L’immagine l’ho vista come foto profilo di Lauretta; il che nel vedere tutta quell’angoscia mi sono detta: “ci vuole un po’ di tenerezza”, e la storiella è nata così.
Tuttavia nella seconda parte ci si è iniziati a interrogare su chi potessero essere questi due bizzarri personaggi, quali potessero essere le loro vite, ed il risultato è questo. 

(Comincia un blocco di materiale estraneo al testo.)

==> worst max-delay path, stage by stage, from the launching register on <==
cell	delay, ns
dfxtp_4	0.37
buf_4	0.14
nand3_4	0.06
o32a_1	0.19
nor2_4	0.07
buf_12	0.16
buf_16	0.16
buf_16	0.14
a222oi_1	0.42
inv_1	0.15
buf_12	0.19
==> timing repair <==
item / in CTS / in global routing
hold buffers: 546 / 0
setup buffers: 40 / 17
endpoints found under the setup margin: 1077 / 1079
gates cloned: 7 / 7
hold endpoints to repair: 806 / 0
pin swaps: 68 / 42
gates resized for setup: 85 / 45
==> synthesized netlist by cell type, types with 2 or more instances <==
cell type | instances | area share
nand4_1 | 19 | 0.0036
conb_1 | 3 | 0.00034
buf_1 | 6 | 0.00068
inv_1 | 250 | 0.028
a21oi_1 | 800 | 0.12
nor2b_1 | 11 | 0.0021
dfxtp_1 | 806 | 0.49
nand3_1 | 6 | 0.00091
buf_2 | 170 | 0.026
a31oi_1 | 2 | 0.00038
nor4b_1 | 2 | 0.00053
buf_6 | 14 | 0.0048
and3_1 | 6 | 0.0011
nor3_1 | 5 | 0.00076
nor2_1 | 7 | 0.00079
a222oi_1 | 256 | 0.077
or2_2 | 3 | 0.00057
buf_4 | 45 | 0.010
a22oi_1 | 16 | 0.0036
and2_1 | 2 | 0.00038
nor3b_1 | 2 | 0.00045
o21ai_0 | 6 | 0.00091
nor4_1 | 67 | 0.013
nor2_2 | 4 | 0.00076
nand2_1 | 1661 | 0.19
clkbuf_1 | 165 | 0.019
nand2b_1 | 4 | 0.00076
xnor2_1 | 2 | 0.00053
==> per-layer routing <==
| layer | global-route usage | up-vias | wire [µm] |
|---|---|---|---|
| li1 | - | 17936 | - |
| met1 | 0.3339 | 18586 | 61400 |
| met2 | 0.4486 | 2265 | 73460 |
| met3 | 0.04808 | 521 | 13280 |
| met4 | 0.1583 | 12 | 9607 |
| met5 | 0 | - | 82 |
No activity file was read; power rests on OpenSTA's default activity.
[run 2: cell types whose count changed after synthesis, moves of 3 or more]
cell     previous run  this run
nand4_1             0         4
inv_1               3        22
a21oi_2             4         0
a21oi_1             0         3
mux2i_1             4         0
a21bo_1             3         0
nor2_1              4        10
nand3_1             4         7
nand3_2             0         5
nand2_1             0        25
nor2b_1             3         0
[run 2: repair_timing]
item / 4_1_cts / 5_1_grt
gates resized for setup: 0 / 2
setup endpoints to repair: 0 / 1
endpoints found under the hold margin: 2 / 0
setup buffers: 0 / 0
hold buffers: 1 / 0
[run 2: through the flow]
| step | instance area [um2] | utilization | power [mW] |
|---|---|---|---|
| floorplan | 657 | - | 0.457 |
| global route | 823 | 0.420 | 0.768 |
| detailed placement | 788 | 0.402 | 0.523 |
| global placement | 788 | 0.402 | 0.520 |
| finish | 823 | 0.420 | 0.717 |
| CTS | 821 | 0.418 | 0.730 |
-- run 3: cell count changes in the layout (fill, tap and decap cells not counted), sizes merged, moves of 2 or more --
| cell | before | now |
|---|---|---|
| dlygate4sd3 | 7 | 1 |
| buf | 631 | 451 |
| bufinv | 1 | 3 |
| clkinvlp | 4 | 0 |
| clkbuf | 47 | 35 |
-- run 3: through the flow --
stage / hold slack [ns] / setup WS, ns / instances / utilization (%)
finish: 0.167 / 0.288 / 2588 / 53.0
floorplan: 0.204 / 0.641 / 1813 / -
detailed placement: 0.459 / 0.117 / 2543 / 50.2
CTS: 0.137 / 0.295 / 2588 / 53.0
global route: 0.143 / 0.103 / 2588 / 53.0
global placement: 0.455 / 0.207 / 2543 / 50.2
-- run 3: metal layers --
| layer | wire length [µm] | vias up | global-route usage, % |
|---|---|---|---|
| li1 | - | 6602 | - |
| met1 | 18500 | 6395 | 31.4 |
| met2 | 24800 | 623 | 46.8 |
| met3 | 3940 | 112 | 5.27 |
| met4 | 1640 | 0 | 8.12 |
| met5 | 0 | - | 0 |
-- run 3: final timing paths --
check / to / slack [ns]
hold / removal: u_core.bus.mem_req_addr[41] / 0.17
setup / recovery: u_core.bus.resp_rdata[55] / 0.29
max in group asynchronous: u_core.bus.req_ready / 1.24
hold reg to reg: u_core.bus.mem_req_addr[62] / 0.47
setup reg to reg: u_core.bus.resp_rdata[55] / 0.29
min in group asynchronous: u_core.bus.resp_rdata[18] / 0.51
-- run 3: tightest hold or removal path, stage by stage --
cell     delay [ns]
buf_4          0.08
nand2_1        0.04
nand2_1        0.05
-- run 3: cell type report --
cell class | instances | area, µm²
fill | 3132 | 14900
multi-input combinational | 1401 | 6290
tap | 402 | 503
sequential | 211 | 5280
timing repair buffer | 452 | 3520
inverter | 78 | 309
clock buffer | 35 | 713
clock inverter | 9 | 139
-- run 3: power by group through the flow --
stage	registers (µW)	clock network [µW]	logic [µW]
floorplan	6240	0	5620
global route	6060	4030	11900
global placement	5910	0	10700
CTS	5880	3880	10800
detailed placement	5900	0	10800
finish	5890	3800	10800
$ cat src/rtl/spi_load_ctrl.sv
// Serial loader: deframes MOSI into instruction/data cache writes and hands the caches to the
// processor on run. Define LOADER_PARITY_EN to append a trailing even-parity bit to every frame.
module spi_load_ctrl #(
    parameter int DATA_W = 8,
    parameter int ADDR_W = 4
) (
    input logic            clk,
    input logic            rst,
    spi_load_ctrl_if.slave bus
);
    localparam int PAYLOAD_W = DATA_W + ADDR_W;
`ifdef LOADER_PARITY_EN
    localparam int FRAME_LEN = PAYLOAD_W + 1;
`else
    localparam int FRAME_LEN = PAYLOAD_W;
`endif
    localparam int               SHREG_W  = FRAME_LEN - 1;
    localparam int               CNT_W    = $clog2(FRAME_LEN);
    localparam logic [CNT_W-1:0] LAST_BIT = CNT_W'(FRAME_LEN - 1);

    typedef enum logic [1:0] {IDLE, SHIFT_I, SHIFT_D, RUN} state_e;

    state_e              state_q, state_d;
    logic [CNT_W-1:0]    cnt_q, cnt_d;
    logic [SHREG_W-1:0]  shreg_q, shreg_d;
    logic [ADDR_W-1:0]   addr_q, addr_d;
    logic [DATA_W-1:0]   data_q, data_d;
    logic                iwen_q, iwen_d;
    logic                dwen_q, dwen_d;
    logic                err_q, err_d;
    logic                run_q;
    logic                busy_q;

    // The bits already held plus the one on the pin this cycle form the frame when it completes.
    logic [FRAME_LEN-1:0] frame;
    logic                 parity_ok;
    logic                 own_cs_n;
    logic                 other_cs_n;

    assign frame      = {shreg_q, bus.mosi_in};
    assign own_cs_n   = (state_q == SHIFT_I) ? bus.csi_n : bus.csd_n;
    assign other_cs_n = (state_q == SHIFT_I) ? bus.csd_n : bus.csi_n;
`ifdef LOADER_PARITY_EN
    assign parity_ok  = ~^frame;
`else
    assign parity_ok  = 1'b1;
`endif

    always_comb begin
        // NOTE: every _d starts from a default so no path through this block can infer a latch.
        state_d = state_q;
        cnt_d   = cnt_q;
        shreg_d = shreg_q;
        addr_d  = addr_q;
        data_d  = data_q;
        iwen_d  = 1'b0;
        dwen_d  = 1'b0;
        err_d   = err_q;

        unique case (state_q)
            IDLE: begin
                if (bus.run_in) begin
                    state_d = RUN;
                    err_d   = 1'b0;
                end else if (!bus.csi_n && !bus.csd_n) begin
                    err_d = 1'b1;
                end else if (!bus.csi_n || !bus.csd_n) begin
                    state_d = bus.csi_n ? SHIFT_D : SHIFT_I;
                    shreg_d = frame[SHREG_W-1:0];
                    cnt_d   = CNT_W'(1);
                end
            end
            SHIFT_I, SHIFT_D: begin
                if (!other_cs_n) begin
                    state_d = IDLE;
                    cnt_d   = '0;
                    err_d   = 1'b1;
                end else if (own_cs_n) begin
                    state_d = IDLE;
                    cnt_d   = '0;
                    if (cnt_q != '0) err_d = 1'b1;
                end else begin
                    shreg_d = frame[SHREG_W-1:0];
                    if (cnt_q == LAST_BIT) begin
                        cnt_d = '0;
                        if (parity_ok) begin
                            data_d = frame[FRAME_LEN-1 -: DATA_W];
                            addr_d = frame[FRAME_LEN-DATA_W-1 -: ADDR_W];
                            iwen_d = (state_q == SHIFT_I);
                            dwen_d = (state_q == SHIFT_D);
                        end else begin
                            err_d = 1'b1;
                        end
                    end else begin
                        cnt_d = cnt_q + CNT_W'(1);
                    end
                end
            end
            RUN: begin
                if (!bus.run_in) state_d = IDLE;
            end
            default: state_d = IDLE;
        endcase
    end

    always_ff @(posedge clk) begin
        if (rst) begin
            state_q <= IDLE;
            cnt_q   <= '0;
            shreg_q <= '0;
            addr_q  <= '0;
            data_q  <= '0;
            iwen_q  <= 1'b0;
            dwen_q  <= 1'b0;
            err_q   <= 1'b0;
            run_q   <= 1'b0;
            busy_q  <= 1'b0;
        end else begin
            state_q <= state_d;
            cnt_q   <= cnt_d;
            shreg_q <= shreg_d;
            addr_q  <= addr_d;
            data_q  <= data_d;
            iwen_q  <= iwen_d;
            dwen_q  <= dwen_d;
            err_q   <= err_d;
            run_q   <= (state_d == RUN);
            busy_q  <= (state_d != IDLE);
        end
    end

    assign bus.wr_addr_out    = addr_q;
    assign bus.wr_data_out    = data_q;
    assign bus.icache_wen_out = iwen_q;
    assign bus.dcache_wen_out = dwen_q;
    assign bus.run_out        = run_q;
    assign bus.busy_out       = busy_q;
    assign bus.frame_err_out  = err_q;
endmodule
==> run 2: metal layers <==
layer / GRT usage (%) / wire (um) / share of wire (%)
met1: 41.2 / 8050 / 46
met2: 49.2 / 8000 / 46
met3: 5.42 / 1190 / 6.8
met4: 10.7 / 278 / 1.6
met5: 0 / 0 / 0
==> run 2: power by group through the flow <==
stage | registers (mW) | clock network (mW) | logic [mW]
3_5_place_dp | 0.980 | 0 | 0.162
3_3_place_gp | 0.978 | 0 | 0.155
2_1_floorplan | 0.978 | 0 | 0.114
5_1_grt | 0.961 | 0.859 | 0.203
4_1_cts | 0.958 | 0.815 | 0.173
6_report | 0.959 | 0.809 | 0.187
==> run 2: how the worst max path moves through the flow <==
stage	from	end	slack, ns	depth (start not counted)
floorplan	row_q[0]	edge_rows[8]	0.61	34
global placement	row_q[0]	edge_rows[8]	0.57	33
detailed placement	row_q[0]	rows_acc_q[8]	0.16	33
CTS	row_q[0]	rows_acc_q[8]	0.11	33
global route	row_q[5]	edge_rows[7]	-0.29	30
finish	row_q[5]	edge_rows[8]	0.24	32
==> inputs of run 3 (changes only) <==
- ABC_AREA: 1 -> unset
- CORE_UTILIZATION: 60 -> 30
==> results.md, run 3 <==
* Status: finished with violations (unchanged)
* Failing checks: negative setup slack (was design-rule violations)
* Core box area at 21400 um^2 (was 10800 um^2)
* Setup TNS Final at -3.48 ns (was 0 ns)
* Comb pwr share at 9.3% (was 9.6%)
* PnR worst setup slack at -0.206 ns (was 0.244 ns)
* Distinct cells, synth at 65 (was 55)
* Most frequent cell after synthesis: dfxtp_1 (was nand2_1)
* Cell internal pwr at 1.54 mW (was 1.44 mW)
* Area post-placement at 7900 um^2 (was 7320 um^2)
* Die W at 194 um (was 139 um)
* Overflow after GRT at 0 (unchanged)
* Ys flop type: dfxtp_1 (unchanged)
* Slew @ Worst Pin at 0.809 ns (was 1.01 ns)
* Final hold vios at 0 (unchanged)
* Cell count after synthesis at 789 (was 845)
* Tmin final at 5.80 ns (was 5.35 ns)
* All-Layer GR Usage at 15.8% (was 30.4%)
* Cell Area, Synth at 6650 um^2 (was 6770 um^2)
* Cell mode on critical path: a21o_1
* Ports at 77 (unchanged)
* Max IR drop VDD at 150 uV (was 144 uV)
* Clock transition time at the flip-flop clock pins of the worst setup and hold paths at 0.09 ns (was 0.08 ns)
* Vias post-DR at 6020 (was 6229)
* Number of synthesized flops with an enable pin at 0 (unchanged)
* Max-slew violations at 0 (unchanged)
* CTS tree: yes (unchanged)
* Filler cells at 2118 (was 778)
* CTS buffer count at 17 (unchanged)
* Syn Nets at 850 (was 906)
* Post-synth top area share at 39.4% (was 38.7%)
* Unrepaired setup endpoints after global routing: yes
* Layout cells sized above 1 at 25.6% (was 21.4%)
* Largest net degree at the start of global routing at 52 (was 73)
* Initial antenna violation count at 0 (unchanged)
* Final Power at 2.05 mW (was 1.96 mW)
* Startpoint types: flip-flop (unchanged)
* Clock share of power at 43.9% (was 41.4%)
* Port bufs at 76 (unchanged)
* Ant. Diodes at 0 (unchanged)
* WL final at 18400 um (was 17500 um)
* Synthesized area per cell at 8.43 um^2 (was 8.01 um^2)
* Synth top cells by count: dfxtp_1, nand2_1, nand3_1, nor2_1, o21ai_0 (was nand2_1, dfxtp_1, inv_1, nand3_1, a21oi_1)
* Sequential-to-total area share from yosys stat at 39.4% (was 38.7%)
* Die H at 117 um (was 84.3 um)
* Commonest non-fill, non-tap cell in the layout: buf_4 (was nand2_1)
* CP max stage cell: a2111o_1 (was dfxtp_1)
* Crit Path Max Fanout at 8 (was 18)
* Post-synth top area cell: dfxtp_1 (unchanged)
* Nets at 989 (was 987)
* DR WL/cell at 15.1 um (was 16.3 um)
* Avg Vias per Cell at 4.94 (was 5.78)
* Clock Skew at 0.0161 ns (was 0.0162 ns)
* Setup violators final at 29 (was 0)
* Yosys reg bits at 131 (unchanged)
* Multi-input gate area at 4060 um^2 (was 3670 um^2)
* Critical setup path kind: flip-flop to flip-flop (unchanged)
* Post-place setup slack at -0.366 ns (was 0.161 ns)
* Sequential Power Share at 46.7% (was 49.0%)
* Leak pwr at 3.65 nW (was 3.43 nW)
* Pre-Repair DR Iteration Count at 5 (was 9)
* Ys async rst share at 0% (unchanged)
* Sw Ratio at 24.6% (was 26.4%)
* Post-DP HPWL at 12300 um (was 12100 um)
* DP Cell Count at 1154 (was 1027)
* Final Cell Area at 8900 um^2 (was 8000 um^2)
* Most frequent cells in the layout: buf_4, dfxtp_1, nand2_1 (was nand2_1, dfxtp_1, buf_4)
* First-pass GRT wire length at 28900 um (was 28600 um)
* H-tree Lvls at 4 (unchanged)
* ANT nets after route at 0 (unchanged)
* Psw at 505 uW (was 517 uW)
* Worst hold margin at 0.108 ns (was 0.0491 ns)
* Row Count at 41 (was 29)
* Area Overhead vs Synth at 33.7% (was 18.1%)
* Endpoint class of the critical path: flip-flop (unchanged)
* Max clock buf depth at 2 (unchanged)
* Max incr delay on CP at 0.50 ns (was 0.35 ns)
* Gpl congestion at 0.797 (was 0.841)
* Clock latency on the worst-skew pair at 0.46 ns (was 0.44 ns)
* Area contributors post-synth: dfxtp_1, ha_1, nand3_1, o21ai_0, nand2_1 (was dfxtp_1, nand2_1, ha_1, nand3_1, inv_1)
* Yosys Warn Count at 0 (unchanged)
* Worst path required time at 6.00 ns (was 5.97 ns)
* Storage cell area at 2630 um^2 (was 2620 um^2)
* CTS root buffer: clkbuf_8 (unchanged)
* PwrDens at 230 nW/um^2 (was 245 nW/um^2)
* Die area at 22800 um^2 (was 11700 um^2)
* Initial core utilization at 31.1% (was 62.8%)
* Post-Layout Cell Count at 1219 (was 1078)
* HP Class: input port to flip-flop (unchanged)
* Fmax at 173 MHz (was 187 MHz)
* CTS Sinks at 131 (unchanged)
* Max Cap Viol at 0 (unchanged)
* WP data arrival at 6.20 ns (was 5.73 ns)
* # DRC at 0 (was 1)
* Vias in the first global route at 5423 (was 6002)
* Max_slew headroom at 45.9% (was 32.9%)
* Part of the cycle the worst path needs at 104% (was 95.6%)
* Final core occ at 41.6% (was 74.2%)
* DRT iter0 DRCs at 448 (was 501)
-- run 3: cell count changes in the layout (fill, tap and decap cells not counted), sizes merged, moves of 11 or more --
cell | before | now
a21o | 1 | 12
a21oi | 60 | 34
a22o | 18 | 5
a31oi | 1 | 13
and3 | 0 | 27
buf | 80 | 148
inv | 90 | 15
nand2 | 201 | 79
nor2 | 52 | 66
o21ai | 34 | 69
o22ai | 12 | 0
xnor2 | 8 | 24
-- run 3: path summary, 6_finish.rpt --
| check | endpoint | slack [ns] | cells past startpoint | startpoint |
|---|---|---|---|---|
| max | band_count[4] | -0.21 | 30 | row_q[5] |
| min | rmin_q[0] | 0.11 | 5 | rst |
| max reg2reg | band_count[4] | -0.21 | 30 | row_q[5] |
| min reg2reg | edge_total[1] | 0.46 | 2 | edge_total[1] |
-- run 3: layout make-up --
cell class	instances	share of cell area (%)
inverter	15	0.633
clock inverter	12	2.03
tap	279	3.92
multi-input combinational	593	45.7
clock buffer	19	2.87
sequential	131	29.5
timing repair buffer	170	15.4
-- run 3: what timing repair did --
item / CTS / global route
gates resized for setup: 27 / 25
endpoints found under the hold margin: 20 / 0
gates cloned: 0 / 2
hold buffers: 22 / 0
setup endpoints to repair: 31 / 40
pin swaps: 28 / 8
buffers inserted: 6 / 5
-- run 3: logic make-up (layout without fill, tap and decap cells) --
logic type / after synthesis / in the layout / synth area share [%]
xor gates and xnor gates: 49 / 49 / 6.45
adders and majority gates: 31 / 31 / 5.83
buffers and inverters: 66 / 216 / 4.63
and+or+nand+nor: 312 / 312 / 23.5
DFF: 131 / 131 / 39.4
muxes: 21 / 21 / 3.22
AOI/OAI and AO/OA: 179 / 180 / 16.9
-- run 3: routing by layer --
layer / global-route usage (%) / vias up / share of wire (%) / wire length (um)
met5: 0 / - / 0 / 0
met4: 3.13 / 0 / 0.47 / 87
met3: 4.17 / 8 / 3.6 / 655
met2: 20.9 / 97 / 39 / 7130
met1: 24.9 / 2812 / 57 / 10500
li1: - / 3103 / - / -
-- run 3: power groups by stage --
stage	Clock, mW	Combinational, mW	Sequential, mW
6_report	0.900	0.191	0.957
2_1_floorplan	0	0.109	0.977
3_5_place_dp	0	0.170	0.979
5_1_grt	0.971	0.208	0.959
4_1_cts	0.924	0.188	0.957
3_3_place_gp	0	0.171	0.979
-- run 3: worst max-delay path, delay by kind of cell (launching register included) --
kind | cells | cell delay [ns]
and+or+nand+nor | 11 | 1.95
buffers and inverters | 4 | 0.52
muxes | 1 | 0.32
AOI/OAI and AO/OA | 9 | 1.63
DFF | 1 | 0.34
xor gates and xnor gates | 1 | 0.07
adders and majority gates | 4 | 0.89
**config.mk**
```make
export PLATFORM = sky130hd
export DESIGN_NAME = alu_cmd_seq_flat
export DESIGN_NICKNAME = d
export VERILOG_FILES = /design/src/rtl/alu_cmd_seq_if.sv /design/src/rtl/alu_cmd_seq.sv /design/src/flat_wrapper.sv
export SDC_FILE = /design/constraint.sdc
export NUM_CORES = 1
export LEC_CHECK = 0
export CAP_MARGIN = 20
export CORE_MARGIN = 4
export CORE_UTILIZATION = 54
export CTS_CLUSTER_DIAMETER = 60
export DETAILED_ROUTE_END_ITERATION = 8
export GPL_TIMING_DRIVEN = 1
export PLACE_DENSITY = 0.78
export SYNTH_ARGS = -nofsm -noshare
export SYNTH_HDL_FRONTEND = slang
export SYNTH_SLANG_ARGS = --single-unit
```
**constraint.sdc**
```tcl
create_clock -name clk -period 4.4 [get_ports clk]
set_clock_uncertainty 0.1 [all_clocks]
set_input_delay 0.66 -clock clk [delete_from_list [all_inputs] [get_ports clk]]
set_output_delay 0.66 -clock clk [all_outputs]
set_load 0.03 [all_outputs]
```
<file path="src/rtl/seven_segment_scan.sv">
// rtl/seven_segment_scan.sv - time-multiplexed 7-segment scanner with frame-synchronous updates
module seven_segment_scan #(
    parameter int NUM_DIGITS   = 4,
    parameter int SCAN_DIV     = 1000,
    parameter int COMMON_ANODE = 0
) (
    input  logic                    clk,
    input  logic                    reset,
    input  logic [4*NUM_DIGITS-1:0] data_in,
    input  logic [NUM_DIGITS-1:0]   dp_in,
    input  logic                    load,
    input  logic                    blank_lz,
    output logic [6:0]              seg,
    output logic                    dp,
    output logic [NUM_DIGITS-1:0]   digit_en,
    output logic                    frame_tick
);

    localparam int DIV_W = (SCAN_DIV > 2) ? $clog2(SCAN_DIV) : 1;
    localparam int IDX_W = (NUM_DIGITS > 1) ? $clog2(NUM_DIGITS) : 1;
    localparam logic [DIV_W-1:0] DIV_LAST = DIV_W'(SCAN_DIV - 1);
    localparam logic [IDX_W-1:0] IDX_LAST = IDX_W'(NUM_DIGITS - 1);
    localparam logic             POL      = (COMMON_ANODE != 0);

    localparam logic [6:0]            SEG_OFF = {7{POL}};
    localparam logic [NUM_DIGITS-1:0] EN_OFF  = {NUM_DIGITS{POL}};

    logic [DIV_W-1:0]        div_cnt;
    logic [IDX_W-1:0]        scan_idx;

    logic [4*NUM_DIGITS-1:0] pend_data;
    logic [NUM_DIGITS-1:0]   pend_dp;
    logic                    pend_blank_lz;
    logic                    pend_valid;

    logic [4*NUM_DIGITS-1:0] act_data;
    logic [NUM_DIGITS-1:0]   act_dp;
    logic                    act_blank_lz;

    logic                    div_wrap;
    logic                    frame_wrap;
    logic [3:0]              cur_nib;
    logic                    cur_dp;
    logic                    cur_blank;
    logic [NUM_DIGITS-1:0]   cur_onehot;
    logic [NUM_DIGITS-1:0]   lz_mask;
    logic                    upper_zero;

    function automatic logic [6:0] decode(input logic [3:0] nib);
        logic [6:0] s;
        case (nib)
            4'h0:    s = 7'b0111111;
            4'h1:    s = 7'b0000110;
            4'h2:    s = 7'b1011011;
            4'h3:    s = 7'b1001111;
            4'h4:    s = 7'b1100110;
            4'h5:    s = 7'b1101101;
            4'h6:    s = 7'b1111100;
            4'h7:    s = 7'b0000111;
            4'h8:    s = 7'b1111111;
            4'h9:    s = 7'b1100111;
            default: s = 7'b1000000;
        endcase
        return s;
    endfunction

    assign div_wrap   = (div_cnt == DIV_LAST);
    assign frame_wrap = div_wrap && (scan_idx == IDX_LAST);

    // A digit is blanked when it and every more-significant nibble is zero; digit 0 always shows.
    always_comb begin
        lz_mask    = '0;
        upper_zero = act_blank_lz;
        for (int i = NUM_DIGITS - 1; i >= 1; i--) begin
            upper_zero = upper_zero && (act_data[4*i +: 4] == 4'h0);
            lz_mask[i] = upper_zero;
        end
    end

    always_comb begin
        cur_nib    = 4'h0;
        cur_dp     = 1'b0;
        cur_blank  = 1'b0;
        cur_onehot = '0;
        for (int i = 0; i < NUM_DIGITS; i++) begin
            if (scan_idx == IDX_W'(i)) begin
                cur_nib       = act_data[4*i +: 4];
                cur_dp        = act_dp[i];
                cur_blank     = lz_mask[i];
                cur_onehot[i] = 1'b1;
            end
        end
    end

    always_ff @(posedge clk) begin
        if (reset) begin
            div_cnt       <= '0;
            scan_idx      <= '0;
            pend_data     <= '0;
            pend_dp       <= '0;
            pend_blank_lz <= 1'b0;
            pend_valid    <= 1'b0;
            act_data      <= '0;
            act_dp        <= '0;
            act_blank_lz  <= 1'b0;
        end else begin
            div_cnt <= div_wrap ? '0 : div_cnt + DIV_W'(1);
            if (div_wrap) begin
                scan_idx <= (scan_idx == IDX_LAST) ? '0 : scan_idx + IDX_W'(1);
            end

            // Commit takes the pre-load pending value; a same-cycle load stays pending.
            if (frame_wrap && pend_valid) begin
                act_data     <= pend_data;
                act_dp       <= pend_dp;
                act_blank_lz <= pend_blank_lz;
            end

            if (load) begin
                pend_data     <= data_in;
                pend_dp       <= dp_in;
                pend_blank_lz <= blank_lz;
                pend_valid    <= 1'b1;
            end else if (frame_wrap) begin
                pend_valid    <= 1'b0;
            end
        end
    end

    always_ff @(posedge clk) begin
        if (reset) begin
            seg        <= SEG_OFF;
            dp         <= POL;
            digit_en   <= EN_OFF;
            frame_tick <= 1'b0;
        end else begin
            seg        <= (cur_blank ? 7'b0000000 : decode(cur_nib)) ^ SEG_OFF;
            dp         <= cur_dp ^ POL;
            // The first cycle of every slot is dark so the previous digit's segments never ghost.
            digit_en   <= ((div_cnt != '0) ? cur_onehot : '0) ^ EN_OFF;
            frame_tick <= frame_wrap;
        end
    end

endmodule

</file>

Un elemento in particolare che potreste notare è che si parla completamente tramite metafore e giochi con l'immagine principale: anche il momento della cura delle ferite è un riferimento simbolico a quando si passa del tempo con una persona capace di cucire le cicatrici del passato, così come lo stesso gesto di sfilare i due coltelli per conficcarseli a propria volta, inteso come decisione di condividere anche le esperienze dolorose della persona a cui si vuole stare accanto. 

La canzone, Somebody To Love degli inimitabili Queen è una delle più conosciute; per le voci femminili è consigliato l’ascolto dell’interpretazione di Brittany Murphy (dal film d’animazione "Happy Feet") e in particolar modo di Kol HaMishpaha, con la trasmissione di tutta la disperazione che contorna il lyrics del brano.